On peut comprendre aisément, qu’avec des règles et des échéances aussi rigides, le stress entre vite dans la danse. Acculés, le dos au mur, il ne reste qu’à s’exécuter parfois au dépend de sa propre santé.

 0.jpgLe plus piquant, pour moi, ce fut, un matin, d’avoir reçu un rappel à l’ordre pour n’avoir pas pu délivrer un programme sans vice dans les temps impartis. Vu l’expérience dont je disposais, on avait considéré que certaines fonctionnalités auraient dû être mises en pratique sans question. Mon week-end, tout à coup, aurait pu être remis en question et pouvait servir à rectifier l’erreur d’interprétation.
Vous avez compris que le même travail peut s’appréhender de différentes manières. Le pire se retrouvait dans l'établissement de documentation des programmes. Une documentation administrative et explicative qui prenait parfois plus de temps à maintenir que les programmes eux-mêmes. Dès qu'elle était finie, elle était déjà obsolète. 
Je ne cherche pas à critiquer, la situation n’est peut-être pas la même dans d’autres environnements mais j’apporte un témoignage, une photo flash d’un instant sans plus.

Etions-nous des planqués dans notre IT ? Peut-être.
Ne pas avoir à répondre d’un rendement déboussolé, ne pas être « billable » pour toutes les minutes de son temps apportent un confort indéniable.

 0.jpgOui, j’ai eu de la chance d’avoir eu des collègues pendant de nombreuses années avec lesquels j’ai pu partager, confronter mes idées. Peut-être me trompais-je mais c'est l'avenir qui le dira.
8 heures par jour au boulot, ce n’est pas négligeable.

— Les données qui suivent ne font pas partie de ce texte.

File: src/ioubmc_box_ram.sv
module ioubmc_box_ram #(
   parameter int DEPTH  = 16,
   parameter int ADDR_W = 4,
   parameter int DATA_W = 48
) (
   input  logic              clock,
   input  logic              wr_en,
   input  logic [ADDR_W-1:0] wr_addr,
   input  logic [DATA_W-1:0] wr_data,
   input  logic              rd_en,
   input  logic [ADDR_W-1:0] rd_addr,
   output logic [DATA_W-1:0] rd_data
);

   logic [DATA_W-1:0] mem_ff [DEPTH];
   logic [DATA_W-1:0] rd_data_ff;

   always_ff @(posedge clock) begin
      if (wr_en) begin
         mem_ff[wr_addr] <= wr_data;
      end
      if (rd_en) begin
         rd_data_ff <= mem_ff[rd_addr];
      end
   end

   assign rd_data = rd_data_ff;

endmodule
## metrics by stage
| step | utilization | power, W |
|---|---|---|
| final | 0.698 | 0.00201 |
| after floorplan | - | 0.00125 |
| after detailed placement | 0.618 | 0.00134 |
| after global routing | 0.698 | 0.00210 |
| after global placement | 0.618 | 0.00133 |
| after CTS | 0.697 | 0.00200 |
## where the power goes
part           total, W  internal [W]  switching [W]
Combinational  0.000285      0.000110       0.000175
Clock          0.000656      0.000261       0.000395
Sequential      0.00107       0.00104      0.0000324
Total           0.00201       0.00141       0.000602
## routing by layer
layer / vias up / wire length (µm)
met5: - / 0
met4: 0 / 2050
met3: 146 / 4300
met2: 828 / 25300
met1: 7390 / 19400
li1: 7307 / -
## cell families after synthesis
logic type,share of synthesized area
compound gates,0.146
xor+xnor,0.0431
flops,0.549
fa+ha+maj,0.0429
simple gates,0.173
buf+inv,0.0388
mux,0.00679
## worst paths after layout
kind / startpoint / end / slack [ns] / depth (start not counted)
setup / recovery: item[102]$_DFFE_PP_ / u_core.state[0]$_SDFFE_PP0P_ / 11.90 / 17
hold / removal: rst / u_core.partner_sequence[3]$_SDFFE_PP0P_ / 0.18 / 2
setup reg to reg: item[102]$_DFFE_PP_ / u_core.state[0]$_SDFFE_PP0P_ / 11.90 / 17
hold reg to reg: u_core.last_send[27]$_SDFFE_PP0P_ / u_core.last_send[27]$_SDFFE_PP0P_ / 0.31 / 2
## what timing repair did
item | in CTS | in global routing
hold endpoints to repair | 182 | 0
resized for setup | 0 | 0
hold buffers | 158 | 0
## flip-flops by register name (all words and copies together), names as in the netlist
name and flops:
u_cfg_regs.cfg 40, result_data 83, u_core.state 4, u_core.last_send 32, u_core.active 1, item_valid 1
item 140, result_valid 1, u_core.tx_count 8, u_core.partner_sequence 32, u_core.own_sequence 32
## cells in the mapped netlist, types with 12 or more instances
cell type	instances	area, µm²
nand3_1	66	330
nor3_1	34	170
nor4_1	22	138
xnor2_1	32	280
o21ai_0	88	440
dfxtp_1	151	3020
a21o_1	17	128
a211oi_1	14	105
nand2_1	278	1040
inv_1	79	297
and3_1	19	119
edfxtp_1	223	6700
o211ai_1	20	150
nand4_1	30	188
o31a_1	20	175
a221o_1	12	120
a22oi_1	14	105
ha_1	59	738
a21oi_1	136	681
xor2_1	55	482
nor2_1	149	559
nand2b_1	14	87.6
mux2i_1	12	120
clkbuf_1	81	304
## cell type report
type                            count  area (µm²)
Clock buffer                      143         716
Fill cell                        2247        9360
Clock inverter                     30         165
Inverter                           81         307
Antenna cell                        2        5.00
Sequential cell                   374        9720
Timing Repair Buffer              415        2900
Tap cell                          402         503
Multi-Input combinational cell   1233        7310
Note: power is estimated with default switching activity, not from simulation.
[src/hdl/bba_pkg.sv]
// Shared types, codes and constants of the block bitmap allocator.
package bba_pkg;

   // Field and register widths
   localparam int CFG_W    = 16;
   localparam int BLOCK_W  = 15;
   localparam int OP_W     = 2;
   localparam int STATUS_W = 2;

   // Default geometry of the map (word width must be a power of two)
   localparam int DEF_TOTAL_BLOCKS  = 32768;
   localparam int DEF_MAP_WORD_BITS = 64;

   // Register reset values
   localparam logic [CFG_W-1:0] MANAGED_RESET  = 16'd32768;
   localparam logic [CFG_W-1:0] RESERVED_RESET = 16'd3;

   // Register indexes
   localparam logic CSR_MANAGED  = 1'b0;
   localparam logic CSR_RESERVED = 1'b1;

   typedef enum logic [OP_W-1:0] {
      OP_ALLOC   = 2'd0,
      OP_RELEASE = 2'd1,
      OP_MARK    = 2'd2,
      OP_FORMAT  = 2'd3
   } op_type;

   typedef enum logic [STATUS_W-1:0] {
      ST_OK    = 2'd0,
      ST_FULL  = 2'd1,
      ST_RANGE = 2'd2
   } status_type;

   // Commands from the controller to the datapath
   typedef struct packed {
      logic accept;      // latch the request and restart the counters
      logic sweep_en;    // write one map word at the sweep pointer
      logic sweep_zero;  // sweep writes zeros instead of the format pattern
      logic scan_en;     // read the next word and check the previous one
      logic bit_rd;      // read the word holding the latched block
      logic bit_wr;      // write that word back with the bit changed
      logic load_rsp;    // move the finished result to the output register
   } cmd_type;

   // Status from the datapath to the controller
   typedef struct packed {
      logic range_err;   // incoming block index at or above the managed span
      logic sweep_last;  // sweep pointer is on the last word
      logic scan_done;   // allocate found a block or reached the end of the span or map
      logic rsp_free;    // output register can take a result this cycle
   } stat_type;

endpackage

[src/hdl/bba_ctrl.sv]
// Controller state machine of the block bitmap allocator.
module bba_ctrl
   import bba_pkg::*;
(
   input  logic     clock,
   input  logic     reset,
   input  logic     req_tvalid,
   output logic     req_tready,
   input  op_type   req_op,
   input  stat_type stat,
   output cmd_type  cmd
);

   typedef enum logic [6:0] {
      S_CLEAR  = 7'b0000001,
      S_IDLE   = 7'b0000010,
      S_SCAN   = 7'b0000100,
      S_FORMAT = 7'b0001000,
      S_BIT_RD = 7'b0010000,
      S_BIT_WR = 7'b0100000,
      S_DONE   = 7'b1000000
   } state_type;

   state_type state_ff;
   state_type state_in;

   // Decode state into commands and pick the next state
   always_comb begin
      state_in   = state_ff;
      cmd        = '0;
      req_tready = 1'b0;
      case (state_ff)
         S_CLEAR: begin
            cmd.sweep_en   = 1'b1;
            cmd.sweep_zero = 1'b1;
            if (stat.sweep_last) begin
               state_in = S_IDLE;
            end
         end
         S_IDLE: begin
            req_tready = 1'b1;
            if (req_tvalid) begin
               cmd.accept = 1'b1;
               case (req_op)
                  OP_ALLOC:   state_in = S_SCAN;
                  OP_FORMAT:  state_in = S_FORMAT;
                  OP_RELEASE,
                  OP_MARK:    state_in = stat.range_err ? S_DONE : S_BIT_RD;
                  default:    state_in = S_DONE;
               endcase
            end
         end
         S_SCAN: begin
            cmd.scan_en = 1'b1;
            if (stat.scan_done) begin
               state_in = S_DONE;
            end
         end
         S_FORMAT: begin
            cmd.sweep_en = 1'b1;
            if (stat.sweep_last) begin
               state_in = S_DONE;
            end
         end
         S_BIT_RD: begin
            cmd.bit_rd = 1'b1;
            state_in   = S_BIT_WR;
         end
         S_BIT_WR: begin
            cmd.bit_wr = 1'b1;
            state_in   = S_DONE;
         end
         S_DONE: begin
            if (stat.rsp_free) begin
               cmd.load_rsp = 1'b1;
               state_in     = S_IDLE;
            end
         end
         default: begin
            state_in = S_IDLE;
         end
      endcase
   end

   // Hold state; reset starts the map clearing sweep
   always_ff @(posedge clock) begin
      if (reset) begin
         state_ff <= S_CLEAR;
      end else begin
         state_ff <= state_in;
      end
   end

endmodule

[config.mk]
export PLATFORM = sky130hd
export DESIGN_NAME = bba_ctrl
export DESIGN_NICKNAME = d
export VERILOG_FILES = /design/src/hdl/bba_pkg.sv /design/src/hdl/bba_ctrl.sv
export SDC_FILE = /design/constraint.sdc
export NUM_CORES = 1
export LEC_CHECK = 0
export ABC_CLOCK_PERIOD_IN_PS = 1850
export CAP_MARGIN = 20
export CELL_PAD_IN_SITES_DETAIL_PLACEMENT = 0
export CELL_PAD_IN_SITES_GLOBAL_PLACEMENT = 1
export CORE_UTILIZATION = 41
export CTS_CLUSTER_DIAMETER = 150
export DETAILED_ROUTE_END_ITERATION = 8
export DONT_BUFFER_PORTS = 1
export HOLD_SLACK_MARGIN = 0.12
export PLACE_DENSITY_LB_ADDON = 0.1
export REMOVE_ABC_BUFFERS = 1
export SLEW_MARGIN = 20
export SYNTH_ARGS = -nofsm -noshare
export SYNTH_HDL_FRONTEND = slang
export SYNTH_SLANG_ARGS = --single-unit
[constraint.sdc]
create_clock -name clock -period 1.85 [get_ports clock]
set_input_delay 0.2775 -clock clock [delete_from_list [all_inputs] [get_ports clock]]
set_output_delay 0.2775 -clock clock [all_outputs]
set_load 0.01 [all_outputs]
# --- Word level (Yosys, flattened, before mapping) ---
# Index checks and enable logic that the tools add are counted.
word_totals:
  output_inout_bits: 8
  elab_cells: 38
  inputBits: 9
  reg_bits: 7
op_classes:
  mux: 18
  n_reduce_logical: 4
  eq_ne: 15
op_table:
  columns: ["cell", "count"]
  rows:
  - ["one-hot mux 7 bit (7 select lines)", 1]
  - ["two-way mux 7 bit", 6]
  - ["one-hot mux 7 bit (3 select lines)", 1]
  - ["two-way mux 1 bit", 10]
  - ["!= test 2 bit (second input constant)", 5]
  - ["equality test 7 x 1 -> 1 bit (second input constant)", 1]
  - ["equality test 7 x 2 -> 1 bit (second input constant)", 1]
  - ["equality test 7 x 3 -> 1 bit (second input constant)", 1]
  - ["equality test 7 x 4 -> 1 bit (second input constant)", 1]
  - ["equality test 7 x 5 -> 1 bit (second input constant)", 1]
  - ["equality test 7 x 6 -> 1 bit (second input constant)", 1]
  - ["equality test 7 bit (second input constant)", 1]
  - ["AND reduction 5 bit", 1]
  - ["equality test 2 bit (second input constant)", 2]
  - ["OR reduction 2 bit", 2]
  - ["equality test 2 x 1 -> 1 bit (second input constant)", 1]
  - ["logical NOT 2 bit", 1]

# --- Logic depth before layout (Yosys ltp) ---
logic_depth:
  depth_word: 5
  ltp_mapped: 5
  mapped_depth_nobuf: 5

# --- Least setup slack after synthesis ---
# No wires, ideal clock.
synth_timing:
  kind: "flip-flop to output port"
  startpoint: "register state_ff[0]"
  endpoint: "output cmd[0] (netlist name)"
  stages_incl_launch_ff: 5
  required_ns: 1.572
  arrival_time_ns: 1.187
  n_path_buf: 1
  setup_slack_ns: 0.385
  path_cell_list: "dfxtp_1 -> buf_6 -> nor3_1 -> nand2_1 -> nor4_1"
synth_rtl:
  columns: ["element", "line_no", "text"]
  rows:
  - ["from (decl)", "bba_ctrl.sv:24", "state_type state_ff;"]
  - ["from (signal assigned)", "bba_ctrl.sv:90", "state_ff <= state_in;"]
  - ["to (decl)", "bba_ctrl.sv:11", "output cmd_type cmd"]

==> impl_metrics.ini <==
[power_and_ir_drop]
max-vdd-ir-drop_uv = 380.9
leakage_uw = 0.0002266
p_total_uw = 366.5
power-per-cell-area_nw_per_um2 = 634.1

[layout]
top_regs = state_ff (7)
final_nets = 81
num_antenna_cells = 0
layoutNonFillerInstCount = 83
syn2layout_area_growth_pct = 6.944
fillers = 134
layout-drive-gt1-share_pct = 15.94
largest_register = state_ff
largest_register_ffs = 7

[synth]
syn_area_per_cell_sq_um = 8.190
synth_common_cells = inv_1 (10), dfxtp_1 (7), nor2_1 (6)
synth_most_common_cell = inv_1
ys_seq_area_share_pct = 25.93
yosysTopAreaCell = dfxtp_1
synthCells = 66
synth-edff-count = 0
synth_top_cell_area_share_pct = 25.93
ys.warnings.count = 0
synth_area_leaders = dfxtp_1 (26%), inv_1 (6.9%), buf_6 (6.2%), nor4b_1 (4.9%), ha_1 (4.6%)
synth-seq-cells = 7
yosysUniqueCellTypes = 31
synth_ff_type = dfxtp_1
async_flop_share_pct = 0
syn_area_sq_um = 540.5

[placed_design]
hpwl_microns = 911.3
placedCellCount = 78
io_buffers = 0
place_congestion = 0.6752

[global_routing]
globalRouteOverflowTotal = 0
grt_usage_pct = 19.56
grt_pass1_wl_mm = 1.952
antenna_found_initial = 0
grt_max_degree = 12
grt_pass1_vias = 472

[floorplan]
die_y_microns = 38.31
initial_utilization_pct = 46.15
die_area_sq_um = 1468
num_rows = 12
design.core.area_sq_um = 1171
die_w_microns = 38.31
io_pins = 17

[drt]
antenna_left = 0
wire_per_inst_microns = 13.42
vias = 490
wirelength_mm = 1.114
viasPerCell = 5.904
drtIter0Drc = 4
drt_first_pass_iters = 2
drc = 0

[timing]
slew_violations = 0
hold_violations = 0
post-route-min-period_ns = 1.735
fin_skew_ns = 0.004087
max_slew.worst_pin.slew_ns = 0.4519
slew-limit-headroom_pct = 69.59
fin_tns_setup_ns = 0
timing.fmax_mhz = 576.3
final-setup-viol-count = 0
fin_crit_sh_pct = 93.80
rsz0062_at_grt = no

[clock_network]
cts_tree = done
htreeDepth = 1
clock_tree.buffer_depth = 2
cts_setup_buffers = 0
cts_sinks = 7
clock_latency_ns = 0.24
cts_made_buffers = 3
cts_root_buf = clkbuf_4
clk_pin_slew_worst_paths_ns = 0.05

[worst_setup_path]
end_kind = output pin
critical_path_class = reg2out
required_ns = 1.57
crit_fanout = 8
start_kind = flop
critPathArrivalTime_ns = 1.46

[run_status]
status = complete, no violations

[hold_path]
hold_path.class = in2reg

[job]
cap_violations = 0
-- power breakdown --
part	total, uW	internal, uW	switching (uW)
clock network	133	82.0	51.1
registers	169	157	12.3
logic	64.5	27.8	36.8
total	367	266	100
-- critical path, cell delays in order, from the launching register on --
cell and delay, ns:
dfxtp_1 0.41, nor4_1 0.48, and3_1 0.33
-- what timing repair did --
item,4_1_cts,5_1_grt
endpoints found under the hold margin,1,0
resized for setup,0,2
hold buffers,1,0
endpoints found under the setup margin,0,3
-- metal layers --
| layer | vias up | wire [microns] | GRT usage [%] |
|---|---|---|---|
| li1 | 248 | - | - |
| met1 | 229 | 542 | 26.50 |
| met2 | 11 | 518 | 28.39 |
| met3 | 2 | 36 | 4.070 |
| met4 | 0 | 16 | 10.71 |
| met5 | - | 0 | 0 |
-- cell families (layout without fill, tap and decap cells) --
kind of cell               count (synthesis)  after routing  share of synthesized area [%]
AOI/OAI and AO/OA                         11             11                          15.05
xor gates and xnor gates                   2              2                          3.241
adders and majority gates                  2              2                          4.629
buffers and inverters                     13             16                          13.19
DFF                                        7              7                          25.93
and+or+nand+nor                           31             31                          37.97
-- placed cells by master (no fill, tap or decap) --
cell type | netlist | routed
inv_1 | 10 | 10
dfxtp_1 | 7 | 7
nor2_1 | 6 | 6
nand3_1 | 5 | 5
nor4_1 | 3 | 3
nor4b_1 | 3 | 3
clkbuf_4 | 0 | 3
nand2_1 | 2 | 2
o21ai_0 | 2 | 2
ha_1 | 2 | 2
nor4_4 | 1 | 1
and3_2 | 1 | 1
and3_1 | 1 | 1
nor3_2 | 0 | 1
nor3_1 | 2 | 1
nor4_2 | 1 | 1
xnor2_1 | 1 | 1
nor3b_2 | 0 | 1
and4_2 | 1 | 1
o31ai_2 | 1 | 1
nor3b_1 | 2 | 1
nand4b_1 | 1 | 1
a311oi_1 | 1 | 1
a31o_1 | 1 | 1
xor2_1 | 1 | 1
o211ai_1 | 1 | 1
o21a_1 | 1 | 1
nand4_1 | 1 | 1
o21ai_1 | 1 | 1
a22oi_1 | 1 | 1
o311ai_1 | 1 | 1
a21oi_1 | 1 | 1
nand3b_1 | 1 | 1
clkbuf_1 | 0 | 1
dlygate4sd3_1 | 0 | 1
buf_4 | 0 | 1
-- area by class of cell --
cell class | count | area (sq um) | share of cell area [%]
timing repair buffer | 2 | 17.52 | 3.030
inverter | 10 | 37.54 | 6.494
tap | 14 | 17.52 | 3.030
multi-input combinational | 46 | 339.1 | 58.66
clock buffer | 4 | 26.28 | 4.545
sequential | 7 | 140.1 | 24.24
-- final timing paths --
path          startpoint          end  slack, ns  depth (start not counted)
max          state_ff[0]       cmd[3]       0.11                          2
min              stat[2]  state_ff[0]       0.16                          1
max reg2reg  state_ff[3]  state_ff[3]       0.32                          4
min reg2reg  state_ff[4]  state_ff[5]       0.59                          2
-- metrics by stage --
step | hold slack (ns) | cell area [sq um] | setup WS [ns] | util, %
floorplan | 0.3499 | 506.7 | 0.4076 | -
global placement | 0.3524 | 531.8 | 0.3203 | 45.41
detailed placement | 0.3534 | 531.8 | 0.2992 | 45.41
CTS | 0.1589 | 568.0 | 0.04546 | 48.50
global route | 0.1595 | 578.1 | 0.02906 | 49.36
finish | 0.1593 | 578.1 | 0.1147 | 49.36
Power figures use the tool's default switching activity.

Le tiers du temps à vivre avec les collègues qui n’a pas été résolument perdu en une vaine recherche d’absolu.

A partir de l’autre côté du miroir, j’en suis sûr, des réactions du type suivant m’arriveront : les clients ne nous paient pas pour nos séances de discussions extra professionnelles, mais il n’en demeure pas moins qu’eux-mêmes, en respect pour leur propre personnel, acceptent certaines diversions et ne leur imposent pas une vie monacale au bureau.

Quand aux heures prestées supplémentaires, je dirais que c’est une preuve de plus qu’il y a quelque chose de malsain et qui ne va plus dans les politiques de prix des services informatiques.
Si la seule solution pour faire des bénéfices est d’assumer ces heures en silence par chacun des acteurs, c’est dire que le prix coûtant est approché dangereusement.
Les budgets informatiques sont passés en quelques années de l’opulence à des planchers inavoués. Le client a abaissé le prix qu’il veut encore payer pour les services informatiques à l’instar de celui du PC qui prône sur son bureau.
Les professionnels de l’informatique presque ‘vénérés’ au départ, sont maintenant vilipendés en permanence à la suite de retards qu’ils doivent absorber pour achever au mieux des contrats trop étroits.

L’informaticien, lui, doit rapporter au plus juste ses heures de prestations.
A votre avis, le fera-t-il sans tricher ? Ses heures supplémentaires vont-elles se retrouver dans son énumération d’heures ou va-t-il les assumer sans rien dire de peur de représailles feutrées du genre : « Quoi, tu as rapporté 60 heures de travail au lieu de 38 la semaine dernière. Ne t’es-tu pas trompé? Ton collègue précédent a fait le même genre de tâche sans signaler cet extra » ?
Lors du prochain calcul de prix, sur quoi se basera l’offre au client ?
Profitabilité, quand tu nous tiens !

Est-ce dire, que les choses sont complètement inamovibles et doivent suivre le rythme actuel orchestré par l’obligation de « money » « money », je pense qu’il y a d’autres voies.
De retour au bercail, en écrivant ces mots, je me demande si j’ai observé objectivement cette façon de travailler ou si j’avais un regard déforcé d’aprioris. La réponse est subjective.

Hier, au siège de la société, nous avons été envahis de ballons avec la mention « Finally Together ». Bien que j’en connaisse la raison indépendante de ce dont je vous ai parlé, j’en arrive à me demander si je n’ai pas raté une marche quelque part !

Oui, les « dinosaures » que nous sommes doivent disparaître: « Ça pense trop, un dinosaure ».